Terobosan utama yang menjadi andalan dalam pembaruan ini adalah penyematan komponen fungsional yang bertindak layaknya mesin pencari internal. Keberadaan fitur search coretax ini diposisikan secara strategis di bagian atas situs web resmi, tepat berada di sebelah logo otentik DJP dan coretax.

Mekanisme kerja menu baru ini dibuat sangat interaktif dan instan guna memangkas durasi pencarian manual. Wajib pajak cukup mengetikkan jenis layanan yang mereka butuhkan, sebagai contoh kalimat frase “perubahan data”. Seketika itu juga, sistem akan memunculkan opsi pilihan relevan yang dapat diklik untuk langsung mengarahkan pengguna masuk ke menu layanan perubahan data.

Peningkatan Kecepatan Akses dan Imbauan Pelaporan

Selain fokus mengoptimalkan pengalaman visual (*user interface*), DJP secara paralel terus meningkatkan performa kecepatan pemrosesan data pada peladen *coretax*. Peningkatan performa komputasi ini diharapkan mampu memangkas waktu tunggu pelaporan bulanan maupun tahunan secara signifikan, sehingga aktivitas administrasi perpajakan menjadi lebih cepat dan nyaman.

Kendati sistem digital terpadu ini telah ditingkatkan kapasitasnya, otoritas perpajakan tetap melayangkan imbauan preventif kepada seluruh masyarakat wajib pajak.
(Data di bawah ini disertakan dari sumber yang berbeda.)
Source: an optimization exercise on an open RTL-to-GDS flow (aim: small area). Production flows keep margins and buffers that such runs may drop. RTL that was checked went through simulation tests only; none was proved equivalent to the original. Only the layout flow was run in runs 1 and 4; the RTL was not checked for function there. Power figures rest on the tool's default switching activity, not on a simulated workload.

==> flow/design.v <==
module wmr928_fsc (
    input  wire         clk,
    input  wire         rst,           
    input  wire         in_valid,
    input  wire [7:0]   in_data,
    input  wire [1:0]   in_fail,       
    output wire         in_ready,
    output wire [2:0]   o_state,
    output wire [1:0]   o_err,
    output wire [7:0]   o_dev,
    output wire [3:0]   o_len,
    output wire [3:0]   o_cnt,
    output wire [7:0]   o_acc,
    output wire [103:0] o_fb,          
    output wire         o_sync,
    output wire         o_frame_ok,
    output wire         o_cksum_fail,
    output wire         o_nop,
    output wire         o_unk_skip,
    output wire         o_fatal,
    output wire         o_low_batt,
    output wire [10:0]  o_wind_dir,
    output wire [14:0]  o_wind_gust_c,
    output wire         o_rain_rate_over,
    output wire         o_rain_total_over,
    output wire         o_rain_yest_over,
    output wire [7:0]   o_minute,
    input  wire [7:0]   bcd_in,
    output wire [7:0]   bcd_out
);
    localparam [1:0] ST_HUNT  = 2'd0;
    localparam [1:0] ST_MARK1 = 2'd1;
    localparam [1:0] ST_CODE  = 2'd2;
    localparam [1:0] ST_DATA  = 2'd3;
    reg [1:0] st;
    reg [1:0] err;
    reg [7:0] dev;
    reg [3:1] len;
    reg [3:0] cnt;
    reg [7:0] acc;
    reg [7:0] fb [0:12];
    wire halted = err[1] | err[0];
    assign in_ready = !rst && !halted;
    wire is_fail   = in_fail[1] | in_fail[0];
    wire take_fail = !halted && is_fail;
    wire take_byte = !halted && !is_fail && in_valid;
    wire       hi_zero  = (in_data[7:4] == 4'd0);
    wire [3:0] c        = in_data[3:0];
    wire       code_ok  = hi_zero && (c[3] ? (c[2] & c[1]) : !(c[2] & c[1] & c[0]));
    reg  [3:1] code_len;             
    always @(*) begin
        case (c)
            4'd0:    code_len = 3'b100;   
            4'd1:    code_len = 3'b110;   
            4'd3:    code_len = 3'b011;   
            4'd6:    code_len = 3'b101;   
            4'd14:   code_len = 3'b001;   
            default: code_len = 3'b000;   
        endcase
    end
    wire code_nop = (code_len == 3'b000);
    wire last_byte = len[3] ? (len[2] ? (cnt[3] & cnt[2])                
                                      : (len[1] ? (cnt[3] & cnt[1])        
                                                : (cnt[2] & cnt[1] & cnt[0])))  
                            : (cnt[0] & (!len[2] | cnt[2]));             
    wire in_code    = (st == ST_CODE);
    wire in_data_st = (st == ST_DATA);
    wire tb_code    = take_byte && in_code;
    wire tb_data    = take_byte && in_data_st;
    wire       nrst  = !rst;
    wire [7:0] din   = in_data & {8{nrst}};
    wire [7:0] acc_g = acc & {8{st[0] & nrst}};
    wire [7:0] acc_sum;
    wire       cks_eq = (acc == in_data);
    wire code_take = tb_code && code_ok;
    wire acc_en    = code_take || (tb_data && !last_byte);
    always @(posedge clk) begin
        if (rst || tb_code)
            dev <= din;
        if (rst || code_take)
            len <= code_len & {3{nrst}};
        if (rst || acc_en)
            acc <= acc_sum;
        if (rst || tb_data)
            cnt <= (rst || last_byte) ? 4'd0 : cnt + 4'd1;
    end
    reg  [1:0] strobe;
    wire       fend = tb_data && last_byte;
    wire       ff   = (in_data == 8'hFF);
    always @(posedge clk) begin
        if (rst) begin
            st     <= ST_HUNT;
            err    <= 2'd0;
            strobe <= 2'b00;
        end else begin
            strobe[1] <= fend;
            strobe[0] <= fend ? cks_eq
                              : take_byte && (((st == ST_MARK1) && ff) || (code_take && code_nop));
            if (take_fail) begin
                st  <= ST_HUNT;
                err <= {1'b1, in_fail[1]};
            end else if (take_byte) begin
                case (st)
                    ST_HUNT:  if (ff) st <= ST_MARK1;
                    ST_MARK1: st <= ff ? ST_CODE : ST_HUNT;
                    ST_CODE: begin
                        if (!code_ok) begin
                            st  <= ST_HUNT;
                            err <= 2'd1;
                        end else begin
                            st  <= code_nop ? ST_HUNT : ST_DATA;
                        end
                    end
                    ST_DATA:  if (last_byte) st <= ST_HUNT;
                endcase
            end
        end
    end
    assign o_frame_ok   = strobe[1] & strobe[0];
    assign o_cksum_fail = strobe[1] & !strobe[0];
    assign o_sync       = !strobe[1] & strobe[0] & st[1];
    assign o_nop        = !strobe[1] & strobe[0] & !st[1];
    always @(posedge clk) begin
        if (!rst && tb_data)
            fb[cnt] <= in_data;
    end
    assign o_state    = {halted, st};
    assign o_err      = err;
    assign o_dev      = dev;
    assign o_len      = {len, len[3] & (len[2] | len[1])};
    assign o_cnt      = cnt;
    assign o_acc      = acc;
    assign o_fatal    = halted;
    assign o_unk_skip = 1'b0;     
    genvar gi;
    generate
        for (gi = 0; gi < 13; gi = gi + 1) begin : g_fb
            assign o_fb[8*gi +: 8] = fb[gi];
        end
    endgenerate
    wire [7:0] fb0 = fb[0];
    wire [7:0] fb1 = fb[1];
    wire [7:0] fb2 = fb[2];
    wire [7:0] fb3 = fb[3];
    assign o_low_batt        = dev[3] ? fb0[7] : fb0[6];
    assign o_rain_rate_over  = fb0[4];
    assign o_rain_total_over = fb0[5];
    assign o_rain_yest_over  = fb0[7];
    wire bo_1, bo_2, bo_3, bo_4, bo_5, bo_6, bo_7, bo_8, bo_9, bo_10, bo_11, bo_12, bo_13, bo_14, bo_15, bo_16;
    ha_cell bo_u2 (.a(bcd_in[1]), .b(bcd_in[4]), .s(bo_1), .k(bo_2));
    fa_cell bo_u4 (.a(bcd_in[2]), .b(bcd_in[5]), .c(bo_2), .s(bo_3), .k(bo_4));
    fa_cell bo_u6 (.a(bcd_in[3]), .b(bcd_in[4]), .c(bcd_in[6]), .s(bo_5), .k(bo_6));
    ha_cell bo_u8 (.a(bo_5), .b(bo_4), .s(bo_7), .k(bo_8));
    fa_cell bo_u10 (.a(bcd_in[5]), .b(bcd_in[7]), .c(bo_6), .s(bo_9), .k(bo_10));
    ha_cell bo_u12 (.a(bo_8), .b(bo_9), .s(bo_11), .k(bo_12));
    fa_cell bo_u14 (.a(bcd_in[6]), .b(bo_10), .c(bo_12), .s(bo_13), .k(bo_14));
    ha_cell bo_u16 (.a(bcd_in[7]), .b(bo_14), .s(bo_15), .k(bo_16));
    assign bcd_out[0] = bcd_in[0];
    assign bcd_out[1] = bo_1;
    assign bcd_out[2] = bo_3;
    assign bcd_out[3] = bo_7;
    assign bcd_out[4] = bo_11;
    assign bcd_out[5] = bo_13;
    assign bcd_out[6] = bo_15;
    assign bcd_out[7] = bo_16;
    wire mi_1, mi_2, mi_3, mi_4, mi_5, mi_6, mi_7, mi_8, mi_9, mi_10, mi_11, mi_12;
    ha_cell mi_u2 (.a(fb0[1]), .b(fb0[4]), .s(mi_1), .k(mi_2));
    fa_cell mi_u4 (.a(fb0[2]), .b(fb0[5]), .c(mi_2), .s(mi_3), .k(mi_4));
    fa_cell mi_u6 (.a(fb0[3]), .b(fb0[4]), .c(fb0[6]), .s(mi_5), .k(mi_6));
    ha_cell mi_u8 (.a(mi_5), .b(mi_4), .s(mi_7), .k(mi_8));
    fa_cell mi_u10 (.a(fb0[5]), .b(mi_6), .c(mi_8), .s(mi_9), .k(mi_10));
    ha_cell mi_u12 (.a(fb0[6]), .b(mi_10), .s(mi_11), .k(mi_12));
    assign o_minute[0] = fb0[0];
    assign o_minute[1] = mi_1;
    assign o_minute[2] = mi_3;
    assign o_minute[3] = mi_7;
    assign o_minute[4] = mi_9;
    assign o_minute[5] = mi_11;
    assign o_minute[6] = mi_12;
    assign o_minute[7] = 1'b0;
    wire wd_1, wd_2, wd_3, wd_4, wd_5, wd_6, wd_7, wd_8, wd_9, wd_10, wd_11, wd_12, wd_13, wd_14, wd_15, wd_16, wd_17, wd_18, wd_19, wd_20, wd_21, wd_22, wd_23, wd_24, wd_25, wd_26, wd_27, wd_28, wd_29, wd_30, wd_31, wd_32, wd_33, wd_34, wd_35, wd_36, wd_37, wd_38, wd_39, wd_40;
    ha_cell wd_u2 (.a(fb1[1]), .b(fb1[4]), .s(wd_1), .k(wd_2));
    fa_cell wd_u4 (.a(fb1[2]), .b(fb1[5]), .c(fb2[0]), .s(wd_3), .k(wd_4));
    ha_cell wd_u6 (.a(wd_2), .b(wd_3), .s(wd_5), .k(wd_6));
    fa_cell wd_u8 (.a(fb1[3]), .b(fb1[4]), .c(fb1[6]), .s(wd_7), .k(wd_8));
    fa_cell wd_u10 (.a(fb2[1]), .b(wd_4), .c(wd_7), .s(wd_9), .k(wd_10));
    ha_cell wd_u12 (.a(wd_6), .b(wd_9), .s(wd_11), .k(wd_12));
    fa_cell wd_u14 (.a(fb1[5]), .b(fb1[7]), .c(fb2[2]), .s(wd_13), .k(wd_14));
    fa_cell wd_u16 (.a(wd_8), .b(wd_13), .c(wd_10), .s(wd_15), .k(wd_16));
    ha_cell wd_u18 (.a(wd_12), .b(wd_15), .s(wd_17), .k(wd_18));
    fa_cell wd_u20 (.a(fb1[6]), .b(fb2[0]), .c(fb2[3]), .s(wd_19), .k(wd_20));
    fa_cell wd_u22 (.a(wd_14), .b(wd_19), .c(wd_16), .s(wd_21), .k(wd_22));
    ha_cell wd_u24 (.a(wd_18), .b(wd_21), .s(wd_23), .k(wd_24));
    fa_cell wd_u26 (.a(fb1[7]), .b(fb2[0]), .c(fb2[1]), .s(wd_25), .k(wd_26));
    fa_cell wd_u28 (.a(wd_20), .b(wd_25), .c(wd_22), .s(wd_27), .k(wd_28));
    ha_cell wd_u30 (.a(wd_24), .b(wd_27), .s(wd_29), .k(wd_30));
    fa_cell wd_u32 (.a(fb2[1]), .b(fb2[2]), .c(wd_26), .s(wd_31), .k(wd_32));
    fa_cell wd_u34 (.a(wd_31), .b(wd_28), .c(wd_30), .s(wd_33), .k(wd_34));
    fa_cell wd_u36 (.a(fb2[2]), .b(fb2[3]), .c(wd_32), .s(wd_35), .k(wd_36));
    ha_cell wd_u38 (.a(wd_35), .b(wd_34), .s(wd_37), .k(wd_38));
    fa_cell wd_u40 (.a(fb2[3]), .b(wd_36), .c(wd_38), .s(wd_39), .k(wd_40));
    assign o_wind_dir[0] = fb1[0];
    assign o_wind_dir[1] = wd_1;
    assign o_wind_dir[2] = wd_5;
    assign o_wind_dir[3] = wd_11;
    assign o_wind_dir[4] = wd_17;
    assign o_wind_dir[5] = wd_23;
    assign o_wind_dir[6] = wd_29;
    assign o_wind_dir[7] = wd_33;
    assign o_wind_dir[8] = wd_37;
    assign o_wind_dir[9] = wd_39;
    assign o_wind_dir[10] = wd_40;
    wire wg_1, wg_2, wg_3, wg_4, wg_5, wg_6, wg_7, wg_8, wg_9, wg_10, wg_11, wg_12, wg_13, wg_14, wg_15, wg_16, wg_17, wg_18, wg_19, wg_20, wg_21, wg_22, wg_23, wg_24, wg_25, wg_26, wg_27, wg_28, wg_29, wg_30, wg_31, wg_32, wg_33, wg_34, wg_35, wg_36, wg_37, wg_38, wg_39, wg_40, wg_41, wg_42, wg_43, wg_44, wg_45, wg_46, wg_47, wg_48, wg_49, wg_50, wg_51, wg_52, wg_53, wg_54, wg_55, wg_56, wg_57, wg_58, wg_59, wg_60;
    assign wg_1 = ~fb3[4];
    assign wg_2 = ~fb3[5];
    assign wg_3 = ~fb3[6];
    assign wg_4 = ~fb3[7];
    ha_cell wg_u6 (.a(fb2[6]), .b(fb3[0]), .s(wg_5), .k(wg_6));
    fa_cell wg_u8 (.a(fb2[7]), .b(fb3[1]), .c(fb3[4]), .s(wg_7), .k(wg_8));
    ha_cell wg_u10 (.a(wg_6), .b(wg_7), .s(wg_9), .k(wg_10));
    fa_cell wg_u12 (.a(fb3[2]), .b(fb3[5]), .c(wg_8), .s(wg_11), .k(wg_12));
    ha_cell wg_u14 (.a(wg_10), .b(wg_11), .s(wg_13), .k(wg_14));
    assign wg_15 = ~(fb3[0] ^ fb3[3]);
    assign wg_16 = fb3[0] | fb3[3];
    fa_cell wg_u18 (.a(fb3[6]), .b(wg_1), .c(wg_15), .s(wg_17), .k(wg_18));
    fa_cell wg_u20 (.a(wg_12), .b(wg_17), .c(wg_14), .s(wg_19), .k(wg_20));
    fa_cell wg_u22 (.a(fb3[0]), .b(fb3[1]), .c(fb3[7]), .s(wg_21), .k(wg_22));
    fa_cell wg_u24 (.a(wg_2), .b(wg_16), .c(wg_21), .s(wg_23), .k(wg_24));
    fa_cell wg_u26 (.a(wg_18), .b(wg_23), .c(wg_20), .s(wg_25), .k(wg_26));
    fa_cell wg_u28 (.a(fb3[1]), .b(fb3[2]), .c(wg_3), .s(wg_27), .k(wg_28));
    fa_cell wg_u30 (.a(wg_22), .b(wg_27), .c(wg_24), .s(wg_29), .k(wg_30));
    ha_cell wg_u32 (.a(wg_29), .b(wg_26), .s(wg_31), .k(wg_32));
    fa_cell wg_u34 (.a(fb3[2]), .b(fb3[3]), .c(wg_4), .s(wg_33), .k(wg_34));
    fa_cell wg_u36 (.a(wg_28), .b(wg_33), .c(wg_30), .s(wg_35), .k(wg_36));
    ha_cell wg_u38 (.a(wg_35), .b(wg_32), .s(wg_37), .k(wg_38));
    assign wg_39 = ~(fb3[3] ^ wg_34);
    assign wg_40 = fb3[3] | wg_34;
    fa_cell wg_u42 (.a(wg_39), .b(wg_36), .c(wg_38), .s(wg_41), .k(wg_42));
    assign wg_43 = ~(fb3[4] ^ wg_40);
    assign wg_44 = fb3[4] | wg_40;
    ha_cell wg_u46 (.a(wg_43), .b(wg_42), .s(wg_45), .k(wg_46));
    assign wg_47 = ~(fb3[5] ^ wg_44);
    assign wg_48 = fb3[5] | wg_44;
    ha_cell wg_u50 (.a(wg_47), .b(wg_46), .s(wg_49), .k(wg_50));
    assign wg_51 = ~(fb3[6] ^ wg_48);
    assign wg_52 = fb3[6] | wg_48;
    ha_cell wg_u54 (.a(wg_51), .b(wg_50), .s(wg_53), .k(wg_54));
    assign wg_55 = ~(fb3[7] ^ wg_52);
    assign wg_56 = fb3[7] | wg_52;
    ha_cell wg_u58 (.a(wg_55), .b(wg_54), .s(wg_57), .k(wg_58));
    assign wg_59 = ~(wg_56 ^ wg_58);
    assign wg_60 = wg_56 | wg_58;
    assign o_wind_gust_c[0] = fb2[4];
    assign o_wind_gust_c[1] = fb2[5];
    assign o_wind_gust_c[2] = wg_5;
    assign o_wind_gust_c[3] = wg_9;
    assign o_wind_gust_c[4] = wg_13;
    assign o_wind_gust_c[5] = wg_19;
    assign o_wind_gust_c[6] = wg_25;
    assign o_wind_gust_c[7] = wg_31;
    assign o_wind_gust_c[8] = wg_37;
    assign o_wind_gust_c[9] = wg_41;
    assign o_wind_gust_c[10] = wg_45;
    assign o_wind_gust_c[11] = wg_49;
    assign o_wind_gust_c[12] = wg_53;
    assign o_wind_gust_c[13] = wg_57;
    assign o_wind_gust_c[14] = wg_59;
    wire ac_1, ac_2, ac_3, ac_4, ac_5, ac_6, ac_7, ac_8, ac_9, ac_10, ac_11, ac_12, ac_13, ac_14, ac_15, ac_16;
    ha_cell ac_u2 (.a(acc_g[0]), .b(din[0]), .s(ac_1), .k(ac_2));
    fa_cell ac_u4 (.a(acc_g[1]), .b(din[1]), .c(ac_2), .s(ac_3), .k(ac_4));
    fa_cell ac_u6 (.a(acc_g[2]), .b(din[2]), .c(ac_4), .s(ac_5), .k(ac_6));
    fa_cell ac_u8 (.a(acc_g[3]), .b(din[3]), .c(ac_6), .s(ac_7), .k(ac_8));
    fa_cell ac_u10 (.a(acc_g[4]), .b(din[4]), .c(ac_8), .s(ac_9), .k(ac_10));
    fa_cell ac_u12 (.a(acc_g[5]), .b(din[5]), .c(ac_10), .s(ac_11), .k(ac_12));
    fa_cell ac_u14 (.a(acc_g[6]), .b(din[6]), .c(ac_12), .s(ac_13), .k(ac_14));
    fa_cell ac_u16 (.a(acc_g[7]), .b(din[7]), .c(ac_14), .s(ac_15), .k(ac_16));
    assign acc_sum[0] = ac_1;
    assign acc_sum[1] = ac_3;
    assign acc_sum[2] = ac_5;
    assign acc_sum[3] = ac_7;
    assign acc_sum[4] = ac_9;
    assign acc_sum[5] = ac_11;
    assign acc_sum[6] = ac_13;
    assign acc_sum[7] = ac_15;
endmodule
Inge mengingatkan agar para pengguna platform tidak membiasakan diri melakukan pengisian data atau pengiriman laporan keuangan di masa-masa kritis menjelang penutupan tenggat waktu.

“Kecepatan terus kami tingkatkan. Namun, kami juga ingatkan teman-teman wajib pajak. Kalau mau melakukan pelaporan atau melakukan kegiatan, jangan di akhir waktu, terutama untuk pelaporan, jangan mepet-mepet,” pungkas Inge menutup penjelasannya pada Selasa (7/7/2026).